Also, remember that I’m not reporting news — I’m giving you a selection of things I found interesting. There’s a lot happening in the world that’s not making an appearance here because I haven’t found stimulating articles written about it.

If this was forwarded to you and you want to receive future emails, sign up here. You can also view the archives.

Things Glen Found Interesting, Volume 168

On Fridays I share articles/resources about broad cultural, societal and theological issues. Be sure to see the explanation and disclaimers at the bottom. I welcome your suggestions. If you read something fascinating please pass it my way.
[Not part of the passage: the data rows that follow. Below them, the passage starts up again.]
==> src/rtl/counter_seq_ctrl.sv <==
// ---------------------------------------------------------------------------
// counter_seq_ctrl
//
// Sequencer for an external cascade of 4-bit counter stages. A command
// (target value + periodic flag) is taken over a valid/ready handshake. The
// external counter is then cleared, and prescaled count-enable pulses are
// issued until the counter reads the target. At that point a one-cycle done
// pulse is produced. In periodic mode the sequence restarts automatically
// after every done. A stop request aborts any active operation. A counter
// wrap (enable issued while the ripple carry is high) ends the operation and
// sets a sticky error flag, which the next accepted command clears.
//
// Parameters
//   STAGES    number of cascaded 4-bit stages; counter width W = 4*STAGES
//   PRESCALE  clock cycles per count-enable pulse while running (>= 1)
//
// Ports
//   ck            in   clock, rising edge
//   rst           in   synchronous reset, active high
//   cmd_valid     in   command offered
//   cmd_ready     out  command accepted when cmd_valid & cmd_ready
//   cmd_target    in   [W] terminal count value
//   cmd_periodic  in   1 = restart after each done, 0 = one-shot
//   stop          in   abort the current operation (ignored when idle)
//   cnt_q         in   [W] current value of the external counter
//   cnt_rc        in   ripple carry of the external counter
//   cnt_clr       out  synchronous clear to the counter
//   cnt_en        out  count enable to the counter
//   busy          out  sequencer is not idle
//   done          out  one-cycle pulse when the target is reached
//   err           out  sticky wrap indication
// ---------------------------------------------------------------------------
module counter_seq_ctrl #(
    parameter int STAGES   = 1,
    parameter int PRESCALE = 1
) (
    input  logic                  ck,
    input  logic                  rst,
    input  logic                  cmd_valid,
    output logic                  cmd_ready,
    input  logic [4*STAGES-1:0]   cmd_target,
    input  logic                  cmd_periodic,
    input  logic                  stop,
    input  logic [4*STAGES-1:0]   cnt_q,
    input  logic                  cnt_rc,
    output logic                  cnt_clr,
    output logic                  cnt_en,
    output logic                  busy,
    output logic                  done,
    output logic                  err
);

    localparam int W  = 4 * STAGES;
    // Prescaler needs at least one bit even when PRESCALE is 1.
    localparam int PW = (PRESCALE > 1) ? $clog2(PRESCALE) : 1;
    localparam logic [PW-1:0] PRESC_MAX = PW'(PRESCALE - 1);

    typedef enum logic [1:0] {
        S_IDLE  = 2'd0,
        S_CLEAR = 2'd1,
        S_RUN   = 2'd2,
        S_DONE  = 2'd3
    } state_e;

    state_e         state;
    state_e         state_next;
    logic [PW-1:0]  presc;
    logic [PW-1:0]  presc_next;
    logic [W-1:0]   target_q;
    logic           periodic_q;
    logic           err_q;

    logic           accept;
    logic           at_target;
    logic           tick;
    logic           wrap;

    // Ready is decoded from state, but forced low while reset is held so no
    // command can slip in during the reset cycle.
    assign cmd_ready = (state == S_IDLE) & ~rst;
    assign accept    = cmd_valid & cmd_ready;

    // Unsigned W-bit equality; this is the only path from cnt_q to cnt_en.
    assign at_target = (cnt_q == target_q);
    assign tick      = (presc == PRESC_MAX);

    assign busy = (state != S_IDLE);
    assign err  = err_q;

    // -----------------------------------------------------------------------
    // Next-state and output decode
    // -----------------------------------------------------------------------
    always_comb begin
        // NOTE: every signal written here gets a default first, so no path
        // through the case statement can leave one unassigned (no latches).
        state_next = state;
        presc_next = presc;
        cnt_clr    = 1'b0;
        cnt_en     = 1'b0;
        done       = 1'b0;
        wrap       = 1'b0;

        case (state)
            S_IDLE: begin
                if (accept) begin
                    state_next = S_CLEAR;
                end
            end

            S_CLEAR: begin
                // The prescaler restarts on every clear, so each run begins
                // with a full prescale period before its first enable.
                presc_next = '0;
                if (stop) begin
                    state_next = S_IDLE;
                end else begin
                    cnt_clr    = 1'b1;
                    state_next = S_RUN;
                end
            end

            S_RUN: begin
                if (stop) begin
                    // Abort outranks both the target compare and the wrap
                    // check; err is left as it is.
                    state_next = S_IDLE;
                end else if (at_target) begin
                    // Compare wins over the prescaler: no enable is issued in
                    // the cycle the target is seen, so target 0 never counts.
                    state_next = S_DONE;
                end else begin
                    cnt_en     = tick;
                    presc_next = tick ? '0 : presc + PW'(1);
                    if (tick && cnt_rc) begin
                        // Counting past all-ones would wrap the counter.
                        wrap       = 1'b1;
                        state_next = S_IDLE;
                    end
                end
            end

            S_DONE: begin
                if (stop) begin
                    state_next = S_IDLE;
                end else begin
                    done       = 1'b1;
                    state_next = periodic_q ? S_CLEAR : S_IDLE;
                end
            end

            default: begin
                state_next = S_IDLE;
            end
        endcase
    end

    // -----------------------------------------------------------------------
    // State, prescaler and command registers
    // -----------------------------------------------------------------------
    always_ff @(posedge ck) begin
        // NOTE: sequential state uses non-blocking assignments so every
        // register samples the pre-edge values regardless of statement order.
        if (rst) begin
            state      <= S_IDLE;
            presc      <= '0;
            target_q   <= '0;
            periodic_q <= 1'b0;
            err_q      <= 1'b0;
        end else begin
            state <= state_next;
            presc <= presc_next;
            if (accept) begin
                target_q   <= cmd_target;
                periodic_q <= cmd_periodic;
                err_q      <= 1'b0;
            end else if (wrap) begin
                err_q <= 1'b1;
            end
        end
    end

endmodule

==> config.mk <==
export PLATFORM = sky130hd
export DESIGN_NAME = counter_seq_ctrl
export DESIGN_NICKNAME = d
export VERILOG_FILES = /design/src/rtl/counter_seq_ctrl.sv
export SDC_FILE = /design/constraint.sdc
export NUM_CORES = 1
export LEC_CHECK = 0
export BUFFER_PORTS_ARGS = -buffer_cell sky130_fd_sc_hd__clkbuf_2
export CORE_AREA = 2 2 39 41
export CTS_BUF_LIST = sky130_fd_sc_hd__clkbuf_8
export DETAILED_ROUTE_END_ITERATION = 7
export DIE_AREA = 0 0 41 43
export HOLD_SLACK_MARGIN = 0.08
export PLACE_DENSITY = 0.64
export SYNTH_ARGS = -nofsm -noshare
export SYNTH_HDL_FRONTEND = slang
export SYNTH_SLANG_ARGS = --single-unit
export TNS_END_PERCENT = 100
==> constraint.sdc <==
create_clock -name ck -period 1.5 [get_ports ck]
set_clock_uncertainty 0.15 [all_clocks]
set_input_delay 0 -clock ck [delete_from_list [all_inputs] [get_ports ck]]
set_output_delay 0 -clock ck [all_outputs]
set_load 0.005 [all_outputs]
==> results.py <==
metrics = {
    "placed_design": {
        "finalWeightedCongestion": 0.631,
        "io_buffers": 19,
        "place_area_um2": 538,
        "dpl.hpwl_um": 693,
    },
    "grt": {
        "grt_overflow": 0,
        "grt_pass1_wl_um": 1560,
        "grt_antenna_before_repair": 0,
        "track_usage": 0.134,
        "grt_max_degree": 11,
        "grt_pass1_vias": 412,
    },
    "worst_setup_path": {
        "cp.arrival_ns": 1.25,
        "cp_max_fo": 3,
        "critPathKind": "input port to primary output",
        "start_kind": "input port",
        "rrSetupSlack_ns": 0.17,
        "rr_startpoint": "state[0]$_SDFFE_PP0P_",
        "endpoint": "cnt_en",
        "cp_data_required_time_ns": 1.35,
        "cp-end-kind": "primary output",
        "worstReg2RegEnd": "err$_SDFFE_PP0P_",
        "crit_start": "cnt_q[0]",
        "r2r_cells": 4,
    },
    "floorplan": {
        "initial_utilization": 0.303,
        "core_mm2": 0.00138,
        "die_h_um": 43,
        "row_count": 14,
        "ios": 20,
        "die_w_um": 41,
        "die_area_mm2": 0.00176,
    },
    "cts": {
        "cts_root_buffer": "clkbuf_8",
        "cts_tree": "yes",
        "clock_latency_ns": 0.23,
        "cts.sinks": 8,
        "cts_max_path_buffers": 2,
        "cts.reportedPaths.clkPinSlew_ns": 0.04,
        "h-tree-depth": 1,
        "cts_buffers": 3,
    },
    "timing": {
        "slew_viol_final": 0,
        "rsz0062_at_grt": "no",
        "setup_violations": 0,
        "min_period_over_period": 0.936,
        "relSlewSlack": 0.801,
        "worstMarginPinSlew_ns": 0.298,
        "fin_crit_ns": 1.40,
        "hold_viol": 0,
        "clock.fmax_mhz": 713,
        "fin_tns_setup_ns": 0,
    },
    "layout": {
        "finalInstanceArea_um2": 708,
        "area_growth_pct": 69.0,
        "nNetsFinal": 93,
        "antenna_cells": 0,
        "drive_gt1_frac": 0.377,
        "nFillCells": 142,
    },
    "pwr": {
        "vdd_drop_max_uv": 578,
        "p_leak_nw": 0.327,
        "p_per_area_mw_per_mm2": 864,
    },
    "synth": {
        "syn_nets": 57,
        "synth.avg_cell_area_um2": 9.75,
        "synthCells": 43,
        "synth-main-ff-cell": "dfxtp_1",
        "yosys_warnings": 0,
        "synth_cell_types": 18,
        "netlist_area_um2": 419,
        "ys_ff_latch": 8,
        "async_reset_ff_frac": 0,
        "synth_seq_area_share": 0.382,
        "synth_edf_count": 0,
    },
    "route": {
        "routed_wirelength_um": 988,
        "first_iter_violations": 0,
        "dr_total_vias": 429,
        "drc": 0,
        "wl_met3_um": 59,
        "ant_nets": 0,
        "top_layer": "met4",
        "wl_met1_um": 420,
        "vias_per_cell": 4.61,
        "wire_per_inst_um": 10.6,
        "first_pass_iters": 1,
        "route.met2.wl_um": 479,
    },
    "job": {
        "max_cap_viol_count": 0,
    },
    "min_path": {
        "hold_start": "cnt_q[3]",
        "hold_class": "input port to register",
    },
    "status": {
        "outcome": "completed",
    },
}
[critical path, cell delays in order]
cell	delay, ns
dlygate4sd3_1	0.54
clkbuf_2	0.11
xnor2_1	0.14
nand4_1	0.16
and2_1	0.20
clkbuf_2	0.10
[worst min-delay path by stage]
stage,endpoint,slack (ns),depth (start not counted)
finish,state[0]$_SDFFE_PP0P_,0.05,4
global route,state[0]$_SDFFE_PP0P_,0.08,4
CTS,state[1]$_SDFFE_PP0P_,0.09,4
detailed placement,target_q[2]$_SDFFE_PP0P_,0.10,3
global placement,target_q[1]$_SDFFE_PP0P_,0.09,3
floorplan,cnt_clr,-0.12,1
[power by group]
group / internal, mW / total (mW) / switching [mW]
sequential: 0.225 / 0.236 / 0.0111
combinational: 0.0710 / 0.114 / 0.0429
clock: 0.174 / 0.262 / 0.0875
total: 0.470 / 0.612 / 0.141
[cell usage after synthesis, types with 2 or more instances]
master | instances | share of area
nor3b_1 | 2 | 0.036
nor2_1 | 8 | 0.072
dfxtp_1 | 8 | 0.38
and2_1 | 2 | 0.030
nor2b_1 | 3 | 0.045
xnor2_1 | 4 | 0.084
mux2i_1 | 5 | 0.12
[routing by layer]
| layer | track usage | vias up |
|---|---|---|
| li1 | - | 218 |
| met1 | 0.149 | 190 |
| met2 | 0.206 | 16 |
| met3 | 0.0314 | 5 |
| met4 | 0.100 | 0 |
| met5 | 0 | - |
[layout by cell type, fill, tap and decap left out, drive strengths merged]
| cell type | n |
|---|---|
| nor2 | 8 |
| a41o | 1 |
| and2 | 2 |
| nand2 | 1 |
| and2b | 1 |
| mux2i | 5 |
| nor2b | 3 |
| o21bai | 1 |
| dlygate4sd3 | 11 |
| nor3b | 4 |
| nand4 | 1 |
| dfxtp | 8 |
| buf | 2 |
| xnor2 | 4 |
| clkbuf | 22 |
| a211oi | 1 |
| or2 | 1 |
| a221oi | 1 |
[registers in the layout, summed over array words and instances, names as in the netlist]
| name | count |
|---|---|
| periodic_q | 1 |
| target_q | 4 |
| err | 1 |
| state | 2 |
[kinds of logic after synthesis]
logic type / count (synthesis) / share of synthesized area
AND/OR/NAND/NOR: 21 / 0.313
flip-flops: 8 / 0.382
multiplexers: 5 / 0.119
AO/OA/AOI/OAI: 4 / 0.0925
XOR/XNOR: 4 / 0.0836
buffers and inverters: 1 / 0.00895
[metrics by stage]
step / util / worst slack [ns] / hold slack (ns) / total power [mW] / cells
global placement: 0.389 / 0.203 / 0.0894 / 0.327 / 78
finish: 0.512 / 0.0967 / 0.0507 / 0.612 / 93
CTS: 0.491 / 0.0275 / 0.0896 / 0.612 / 91
global route: 0.512 / 0.0197 / 0.0809 / 0.643 / 93
floorplan: - / 0.228 / -0.117 / 0.292 / 43
detailed placement: 0.389 / 0.195 / 0.101 / 0.329 / 78
[cell type report]
cell class | count | area [um^2] | area share
Sequential cell | 8 | 160 | 0.226
Clock buffer | 3 | 41.3 | 0.0583
Timing Repair Buffer | 32 | 220 | 0.311
Tap cell | 16 | 20.0 | 0.0283
Multi-Input combinational cell | 34 | 267 | 0.376
[what timing repair did]
item                                    CTS  global route
setup buffers                             0             1
endpoints found under the setup margin    0             1
hold buffers                             10             1
endpoints found under the hold margin     8             1
gates resized for setup                   0             2
Power figures use the tool's default switching activity.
Things Glen Found Interesting

  1. The Most Momentous Place? (Alex Tabarrok, Marginal Revolution): “The old city of Jerusalem is astonishingly small for a city with so many momentous places. One can walk from Christianity’s holiest site to the holiest site of Judaism, pausing to look at one of the holiest sites of Islam, in less time than it takes to walk from my office on the campus of George Mason University to the campus Starbucks.” Short and provocative.
  2. Australia’s new Pentecostal prime minister: Try to guess how the press is receiving him (Ira Rifkin, GetReligion): “…the new prime minister, Scott Morrison, is an outspoken, politically conservative Pentecostal Christian. This mixing of religion and politics may be old-hat at this point for Americans. But it’s an entirely new experience for Australians.”
  3. My nephew tried to school me on cultural appropriation. It didn’t end well.(Jack VanNoord, Chicago Tribune): fictional, amusing, and makes a serious point about global cultural exchange. “Most weeks, his less-woke friends go out for Taco Tuesdays, but not Kyle. No more hummus. No more bagels. No mo’ pho. Poor Kyle. Living the unappropriated life is tough business. Whenever it rains, Kyle gets soaked. No more umbrellas for him. Chinese. Kyle has stopped binge watching ‘The Walking Dead’ once I mentioned the word for, and the concept of, zombies were appropriated from West Africa. Kyle was taking a summer math course at the community college. But he dropped out. It was just too hard. His homework was taking all evening. He was doing all his assignments using Roman numerals since Arabic numerals are … well, Arabic.”
  4. The Religious Typology (Pew Research Center): “ a new Pew Research Center analysis looks at beliefs and behaviors that cut across many denominations – important traits that unite people of different faiths, or that divide people who have the same religious affiliation – producing a new and revealing classification, or typology, of religion in America.”
  5. A Prison That’s Also a Loony Bin (Rod Dreher, The American Conservative): “A transgender prisoner has admitted sexually assaulting inmates at a women’s jail. Karen White, 51, who was born male but now identifies as a woman, has pleaded guilty to two counts of sexual touching at New Hall Prison, Wakefield.” The story is astounding.
  6. Better Dead Than Disabled? (Charles Camosy, Commonweal): “prolifers are not imagining things: arguments in favor of the autonomous moral and legal choice to commit infanticide are easy to find…. [for example, a] 2012 article by moral philosophers Alberto Giubilini and Francesca Minerva, which appeared in the respected Journal of Medical Ethics, was provocatively titled ‘After-Birth Abortion: Why Should the Baby Live?’”
  7. Diary of a Concussion: What I Learned About Head Injuries By Having One (Elizabeth Lopatto, The Verge): “To have your personality altered by brain trauma seems to upset people more than having it altered by, for instance, emotional trauma. I don’t know why this is! …. If I thought I was my brain, probably I would have found the injury more upsetting. But I didn’t and don’t believe that; my self is an interaction between my body and my brain.” This is a year old but I just stumbled upon it. Super interesting.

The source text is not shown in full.